Wochenbettdepression

    • (1) 04.11.19 - 12:34

      Hallo ihr Lieben,

      nach einer tollen Schwangerschaft und einer schönen Geburt hat mich eine Wochenbettdepression eiskalt erwischt.
      Ich konnte mich mit der neuen Situation nicht anfreunden und war totunglücklich. Obwohl ich offen kommuniziert habe, dass es mir schlecht geht, wurden wir von der Verwandtschaft überrannt und hatten ständig Besuch. Ein ruhiges einfinden als Familie war also die ersten Wochen nicht möglich.
      Mittlerweile ist die Geburt 3 Monate her und ich fühle mich immernoch erdrückt. Wie in einem Käfig aus dem es kein Entkommen gibt.
      Ich habe mittlerweile eine tolle Bindung zu meinem Kind und wir unternehmen auch viel (Babyschwimmen, Pekip etc.), aber der Druck der von der Verwandtschaft ausgeht ist enorm. Ständig sitzt jemand bei mir in der Wohnung, weil er das Kind sehen will. Täglich wird von alles Seiten per WhatsApp nach dem Kind gefragt. Da ich noch stille will ich nein Kind auch niemandem mitgeben, so kommen die lieben Leute ständig zu mir nachhause. Mein Mann ist mir leider keine Hilfe, sondern bewirkt eher das Gegenteil. Er meint, dass seine Eltern ein Anrecht auf das Kind haben und will ständig Treffen organisieren und übt so zusätzlichen Druck auf mich aus.
      Ich habe das Gefühl, dass die Wochenbettdepression noch nie weg gewesen ist, sondern sich in Schüben immer mal wieder zeigt. Wenn es mir schlecht geht reichen meine Gedanken von : ich muss mal ein paar Wochen zu einer Mutter-Kind-Kur bis hin zu ich muss mich scheiden lassen und weit weg ziehen, um dieser Situation zu entfliehen.
      Jedenfalls brauche ich Hilfe, da es immer unerträglicher wird.

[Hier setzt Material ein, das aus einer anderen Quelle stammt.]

<file path="src/rtl/fix_trailer_check.sv">
// Streaming FIX trailer checker: sums message bytes up to the SOH before "10=" and compares with the parsed value.
// Defining FIX_TRAILER_STATS_EN adds saturating good/bad message counters (good_cnt_o, bad_cnt_o).
module fix_trailer_check #(
    parameter logic [7:0]  SOH     = 8'h01,
    parameter int unsigned MAX_LEN = 4096
) (
    input  logic        clk,
    input  logic        rst,
    input  logic [7:0]  data_i,
    input  logic        valid_i,
    input  logic        sof_i,
    output logic        busy_o,
    output logic        done_o,
    output logic        ok_o,
    output logic [1:0]  err_code_o,
    output logic [7:0]  calc_sum_o,
    output logic [7:0]  rx_sum_o
`ifdef FIX_TRAILER_STATS_EN
    ,
    output logic [15:0] good_cnt_o,
    output logic [15:0] bad_cnt_o
`endif
);

    localparam int unsigned LEN_W = $clog2(MAX_LEN + 2);
    localparam int unsigned VAL_W = 10;
    localparam logic [LEN_W-1:0] LEN_LIMIT = LEN_W'(MAX_LEN);

    localparam logic [1:0] ERR_NONE     = 2'd0;
    localparam logic [1:0] ERR_MISMATCH = 2'd1;
    localparam logic [1:0] ERR_FORMAT   = 2'd2;
    localparam logic [1:0] ERR_LEN      = 2'd3;

    localparam logic [7:0] CH_0  = 8'h30;
    localparam logic [7:0] CH_1  = 8'h31;
    localparam logic [7:0] CH_9  = 8'h39;
    localparam logic [7:0] CH_EQ = 8'h3D;

    typedef enum logic [3:0] {
        S_IDLE, S_BODY, S_T1, S_T0, S_EQ, S_D1, S_D2, S_D3, S_DONE
    } state_e;

    state_e             state_q, state_d;
    logic [7:0]         sum_q, sum_d;
    logic [7:0]         snap_q, snap_d;
    logic [VAL_W-1:0]   val_q, val_d;
    logic [LEN_W-1:0]   len_q, len_d;
    logic               after_soh_q, after_soh_d;

    logic               busy_q, busy_d;
    logic               done_q, done_d;
    logic               ok_q, ok_d;
    logic [1:0]         err_q, err_d;
    logic [7:0]         calc_q, calc_d;
    logic [7:0]         rx_q, rx_d;

    logic               fin_c;
    logic [1:0]         code_c;
    logic               is_digit_c;
    logic [3:0]         digit_c;
    logic [LEN_W-1:0]   len_inc_c;

    assign is_digit_c = (data_i >= CH_0) && (data_i <= CH_9);
    assign digit_c    = 4'(data_i - CH_0);
    assign len_inc_c  = len_q + LEN_W'(1);

    // State register
    always_ff @(posedge clk or negedge rst) begin
        if (!rst) begin
            state_q <= S_IDLE;
        end else begin
            state_q <= state_d;
        end
    end

    // Next-state and datapath update; fin_c/code_c flag a result on this byte
    always_comb begin
        state_d     = state_q;
        sum_d       = sum_q;
        snap_d      = snap_q;
        val_d       = val_q;
        len_d       = len_q;
        after_soh_d = after_soh_q;
        fin_c       = 1'b0;
        code_c      = ERR_NONE;

        if (state_q == S_DONE) begin
            state_d = S_IDLE;
        end

        if (valid_i && sof_i) begin
            // A sof byte always starts a fresh message, abandoning any in flight
            state_d     = S_BODY;
            sum_d       = data_i;
            snap_d      = '0;
            val_d       = '0;
            len_d       = LEN_W'(1);
            after_soh_d = 1'b0;
        end else if (valid_i && (state_q != S_IDLE) && (state_q != S_DONE)) begin
            sum_d = sum_q + data_i;
            len_d = len_inc_c;
            case (state_q)
                S_BODY, S_T1, S_T0: begin
                    state_d     = S_BODY;
                    after_soh_d = 1'b0;
                    if (data_i == SOH) begin
                        snap_d      = sum_q + data_i;
                        after_soh_d = 1'b1;
                    end else if ((state_q == S_BODY) && after_soh_q && (data_i == CH_1)) begin
                        state_d = S_T1;
                    end else if ((state_q == S_T1) && (data_i == CH_0)) begin
                        state_d = S_T0;
                    end else if ((state_q == S_T0) && (data_i == CH_EQ)) begin
                        state_d = S_EQ;
                        val_d   = '0;
                    end
                end
                S_EQ, S_D1, S_D2: begin
                    val_d = val_q * VAL_W'(10) + VAL_W'(digit_c);
                    if (!is_digit_c || (val_d > VAL_W'(255))) begin
                        state_d = S_DONE;
                        fin_c   = 1'b1;
                        code_c  = ERR_FORMAT;
                    end else if (state_q == S_EQ) begin
                        state_d = S_D1;
                    end else if (state_q == S_D1) begin
                        state_d = S_D2;
                    end else begin
                        state_d = S_D3;
                    end
                end
                S_D3: begin
                    state_d = S_DONE;
                    fin_c   = 1'b1;
                    if (data_i != SOH) begin
                        code_c = ERR_FORMAT;
                    end else if (val_q[7:0] != snap_q) begin
                        code_c = ERR_MISMATCH;
                    end
                end
                default: begin
                end
            endcase
            // Overlength outranks any other outcome of the same byte
            if (len_inc_c > LEN_LIMIT) begin
                state_d = S_DONE;
                fin_c   = 1'b1;
                code_c  = ERR_LEN;
            end
        end
    end

    // Output decode, registered below
    always_comb begin
        busy_d = (state_d != S_IDLE);
        done_d = fin_c;
        ok_d   = fin_c && (code_c == ERR_NONE);
        err_d  = fin_c ? code_c : ERR_NONE;
        calc_d = fin_c ? snap_d : calc_q;
        rx_d   = fin_c ? val_d[7:0] : rx_q;
    end

    // Datapath and output registers
    always_ff @(posedge clk or negedge rst) begin
        if (!rst) begin
            sum_q       <= '0;
            snap_q      <= '0;
            val_q       <= '0;
            len_q       <= '0;
            after_soh_q <= 1'b0;
            busy_q      <= 1'b0;
            done_q      <= 1'b0;
            ok_q        <= 1'b0;
            err_q       <= ERR_NONE;
            calc_q      <= '0;
            rx_q        <= '0;
        end else begin
            sum_q       <= sum_d;
            snap_q      <= snap_d;
            val_q       <= val_d;
            len_q       <= len_d;
            after_soh_q <= after_soh_d;
            busy_q      <= busy_d;
            done_q      <= done_d;
            ok_q        <= ok_d;
            err_q       <= err_d;
            calc_q      <= calc_d;
            rx_q        <= rx_d;
        end
    end

    assign busy_o     = busy_q;
    assign done_o     = done_q;
    assign ok_o       = ok_q;
    assign err_code_o = err_q;
    assign calc_sum_o = calc_q;
    assign rx_sum_o   = rx_q;

`ifdef FIX_TRAILER_STATS_EN
    logic [15:0] good_q;
    logic [15:0] bad_q;

    // Saturating result counters; abandoned messages never raise fin_c
    always_ff @(posedge clk or negedge rst) begin
        if (!rst) begin
            good_q <= '0;
            bad_q  <= '0;
        end else if (fin_c) begin
            if (ok_d) begin
                if (good_q != 16'hFFFF) begin
                    good_q <= good_q + 16'd1;
                end
            end else begin
                if (bad_q != 16'hFFFF) begin
                    bad_q <= bad_q + 16'd1;
                end
            end
        end
    end

    assign good_cnt_o = good_q;
    assign bad_cnt_o  = bad_q;
`endif

endmodule

</file>
<file path="config.mk">
export PLATFORM = sky130hd
export DESIGN_NAME = fix_trailer_check
export DESIGN_NICKNAME = d
export VERILOG_FILES = /design/src/rtl/fix_trailer_check.sv
export SDC_FILE = /design/constraint.sdc
export NUM_CORES = 1
export LEC_CHECK = 0
export ABC_AREA = 1
export CORE_UTILIZATION = 32
export CTS_CLUSTER_DIAMETER = 150
export DETAILED_ROUTE_END_ITERATION = 6
export RECOVER_POWER = 50
export SETUP_SLACK_MARGIN = 0.5
export SYNTH_ARGS = -nofsm -noshare
export SYNTH_HDL_FRONTEND = slang
export SYNTH_SLANG_ARGS = --single-unit
</file>
<file path="constraint.sdc">
create_clock -name clk -period 8.55 [get_ports clk]
set_clock_uncertainty 0.1 [all_clocks]
set_input_delay 1.2825 -clock clk [delete_from_list [all_inputs] [get_ports clk]]
set_output_delay 1.2825 -clock clk [all_outputs]
set_load 0.02 [all_outputs]
</file>
==> impl_metrics.yaml <==
floorplanning:
  start_util_pct: 33.0
  io_pins: 33
  die_h_um: 114
  die_area_mm2: 0.0129
  die-width_um: 114
  rows: 40
  coreArea_mm2: 0.0121
place:
  place_inst: 706
  dpl_cell_area_mm2: 0.00446
  hpwl_mm: 7.43
  port_buffers: 32
  place_congestion: 0.887
final_layout:
  n_antenna_cell: 0
  regArea_mm2: 0.00160
  final_cell_area_mm2: 0.00478
  area_growth_pct: 20.0
  fill_cells: 1218
  multi_input_area_mm2: 0.00209
  final_nets: 586
  instances_no_fill: 722
  drive_above_1_share_pct: 7.58
logic_synthesis:
  synth_compound_area_share_pct: 11.2
  synth_top_family_by_area: "simple AND/OR/NAND/NOR gates"
  synthesis.area_mm2: 0.00398
  synth_fa_ha_area_share_pct: 8.42
  synth_seq_cells: 64
  yosysWarnings: 0
  synthXorXnorAreaFrac_pct: 4.18
  ys_types: 39
  synth_seq_area_share_pct: 40.2
  avgSynthCellArea_um2: 7.75
  yosys.area.top_type: "dfrtp_1"
  synthTopCellsByArea: "dfrtp_1 (40%), nand2_1 (15%), ha_1 (6.9%)"
  synth_top_area_share_pct: 40.2
  synthMuxAreaShare_pct: 0
  synth_nets: 551
  synth_cells: 514
  yosys.area_share.simple_pct: 28.8
cts:
  cts_root_buf: "clkbuf_16"
  cts_setup_buffers: 0
  htree_levels: 3
  clockBufferDepth: 2
  clk_latency_ns: 0.33
  ctsHoldBuffers: 0
  clkTransAtPathRegs_ns: 0.05
  cts.sinks: 64
  cts_resized: 0
  numCtsBuffers: 9
  tritoncts: "done"
worst_setup_path:
  path_delay_family: "buffers and inverters"
  crit_path_end_kind: "async pin"
  cpPeakStageDelay_ns: 2.44
  cp.required_ns: 8.09
  crit_start: "rst"
  worst_setup_path_start_kind: "input pin"
  critPathArrivalTime_ns: 3.85
  cp_max_fo: 64
  cp_slowest_cell: "clkbuf_1"
  reg2reg_from: "val_q[1]"
  criticalPathCategory: "input pin to async pin"
  path_buf_inv: 2
  crit_path_cell_trace: "buf_2 > clkbuf_1"
global_route:
  grt_max_degree: 65
  grt_pass1_vias: 3336
  grt_pass1_wl_mm: 16.6
  gr-total-overflow: 0
  antenna_found_initial: 0
  grtUsageTotal_pct: 16.7
routing:
  wl_per_cell_um: 13.9
  dr.pass1.iters: 7
  routed-via-count: 3486
  drt_iter0_markers: 261
  routed_via_density: 4.83
  drc: 0
  ant_nets: 0
  wirelength_mm: 10.0
sta:
  slew_violations: 65
  layout_min_cycle_time_ns: 4.31
  timing.setup.tns_ns: 0
  rsz0062_at_grt: "false"
  fin_crit_sh_pct: 50.4
  setup_violations: 0
  fmax_mhz: 232
  tightest_slew_ns: 3.49
  slew_headroom_pct: -133
  hold_violations: 0
outcome:
  status: "finished with violations"
  violations: "max-capacitance violations, max-slew violations"
flow_run:
  maxCapViolCount: 1
power_and_ir_drop:
  p_leak_nw: 2.45
  power_density_mw_per_mm2: 250
  vdd_drop_max_v: 0.000122
min_path:
  min_path_type: "flop to flop"
  min-delay-start: "rx_sum_o[5]"
## final timing paths
kind	end	slack [ns]	depth (start not counted)
worst max register to register	rx_sum_o[3]	5.34	18
min in group asynchronous	sum_q[2]	2.14	2
worst max-delay path	rx_sum_o[7]	4.24	2
max in group clk	rx_sum_o[3]	4.45	17
worst min register to register	rx_sum_o[5]	0.37	2
worst min-delay path	rx_sum_o[5]	0.37	2
## power breakdown
group          leakage (nW)  switching [mW]  internal (mW)
Combinational          1.42           0.270          0.139
Sequential            0.870          0.0421          0.348
Clock                 0.159           0.142          0.255
## registers in the layout, summed over array words and instances (netlist names)
| signal | cells |
|---|---|
| len_q | 13 |
| val_q | 9 |
| calc_sum_o | 8 |
| rx_sum_o | 8 |
| snap_q | 8 |
| sum_q | 8 |
| state_q | 4 |
| err_code_o | 2 |
| after_soh_q | 1 |
| busy_o | 1 |
| done_o | 1 |
| ok_o | 1 |
## metal layers
layer	global-route usage, %	routed length, um
met3	3.40	392
met2	24.8	4260
met4	5.88	137
met5	0	0
met1	23.9	5260
## cell type report
type | instances | share of cell area, %
clock buffers | 9 | 4.71
clock inverters | 7 | 2.02
inverters | 61 | 4.89
multi-input cells | 380 | 43.8
flip-flops and latches | 64 | 33.5
well taps | 168 | 4.40
repair buffers | 33 | 6.67
## layout by cell type, fill, tap and decap left out, types with 2 or more instances in the layout
cell and count:
a211oi_1 3, a21oi_1 22, bufinv_16 2, clkbuf_16 9, clkdlybuf4s50_1 21, clkinv_2 2, clkinv_4 3, dfrtp_1 64
dlygate4sd3_1 10, fa_1 3, ha_1 22, inv_1 55, inv_2 4, nand2_1 157, nand2_2 5, nand3_1 35
nand3_2 2, nand4_1 8, nor2_1 34, nor2_2 5, nor2_4 3, nor3_1 3, nor3_2 2, nor4_1 4
o211ai_1 4, o21ai_0 22, o21ai_1 5, o221ai_1 5, o22ai_1 10, xnor2_1 4, xor2_1 15
## stage by stage
step	worst slack [ns]	util (%)	hold slack, ns	total power [mW]
2_1_floorplan	5.27	-	0.363	0.673
3_3_place_gp	4.15	37.0	0.368	0.796
3_5_place_dp	4.15	37.0	0.364	0.795
4_1_cts	4.44	39.7	0.388	1.20
5_1_grt	3.40	39.6	0.395	1.27
6_report	4.24	39.6	0.375	1.20
## synth_stat cells, drive strengths merged
cell type / count
nand2: 163
dfrtp: 64
inv: 60
nor2: 42
nand3: 37
o21ai: 27
a21oi: 22
ha: 22
xor2: 15
o22ai: 10
nand4: 8
nor3: 6
buf: 5
o221ai: 5
clkbuf: 4
nor4: 4
o211ai: 4
xnor2: 4
a211oi: 3
fa: 3
a21o: 1
a22o: 1
clkinv: 1
o21bai: 1
o32ai: 1
o41ai: 1
## cell families (layout without fill, tap and decap cells)
logic type | count (synthesis) | count (layout)
simple gates | 260 | 260
compound gates | 76 | 76
buf+inv | 70 | 110
flops | 64 | 64
fa+ha+maj | 25 | 25
xor+xnor | 19 | 19
Note: power is estimated with default switching activity, not from simulation.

      • (2) 04.11.19 - 13:08

        Hast du das mal in einem ruhigen Moment mit deinem Mann besprochen? Erkläre es ihm doch einfach mal klipp und klar wie es dir geht wenn ständig iwer da ist der nicht zu eurem engen Kreis gehört (euer Zwerg dein Mann und du), ich hatte ein ähnliches Problem nur das ich mit den Schwiegereltern unter einem Dach gelebt hatte bei meinem Ex. Die war täglich da und hat die große dann mal länger geweint wegen Blähungen oder 24std Fieber ist die ständig hoch gekommen am liebsten dann wenn ich sie grade ruhig hatte. Ich weiß also wie es dir geht. Ich hab iwan ein macht Wort gesprochen weil ich nervlich nicht mehr konnte, und oft genug im Kinderzimmer abends gesessen habe und geheult hab,mein ex war auch keine Hilfe dabei. Im Notfall stell klar fest das und das we könnt ihr gern kommen aber ansonsten lasst mich in Ruhe. WhatsApp ist ganz einfach zu handhaben stellst die nervigen Personen einfach auf stumm ruhe hast. Soll dein Mann doch Auskunft geben.#schein das erste Jahr geht so schnell rum und die Zwerge entwickeln sich so rasant und man wird fast täglich mit neuen Situationen konfrontiert. Sprich ein macht Wort, wenn es der erste Nachwuchs in der Familie ist sind die glaub ich immer so. Setz dich durch...

        Lg und Kopf hoch

        Oh Gott du arme! Fühl dich gedrückt.
        Ich denke es hilft nur, wenn du es offen ansprichst. Ich wünsche dir das du auf verständnisvolle Ohren stößt!
        Ansonsten würde ich es vllt mal beim FA ansprechen damit der dich ggf. weiter überweisen kann, vllt hilft dir auch professionelle Hilfe um die Depression zusätzlich zu bekämpfen.

        Da musst du definitiv mit den Verwandten und deinem Mann drüber reden, dass du Ruhe brauchst. Ich denke ist eher eine überforderung. Wochenbettdeppression kenne ich persönlich anders

      • Du solltest deinem Mann ganz klar und deutlich sagen dass du deine Ruhe haben willst und brauchst. Das ist dein Recht. Und wenn er es nicht begreift würde ich mich trennen. Ich hab ja schon vieles gehört, aber das ist an Egoismus und Ignoranz nicht zu überbieten.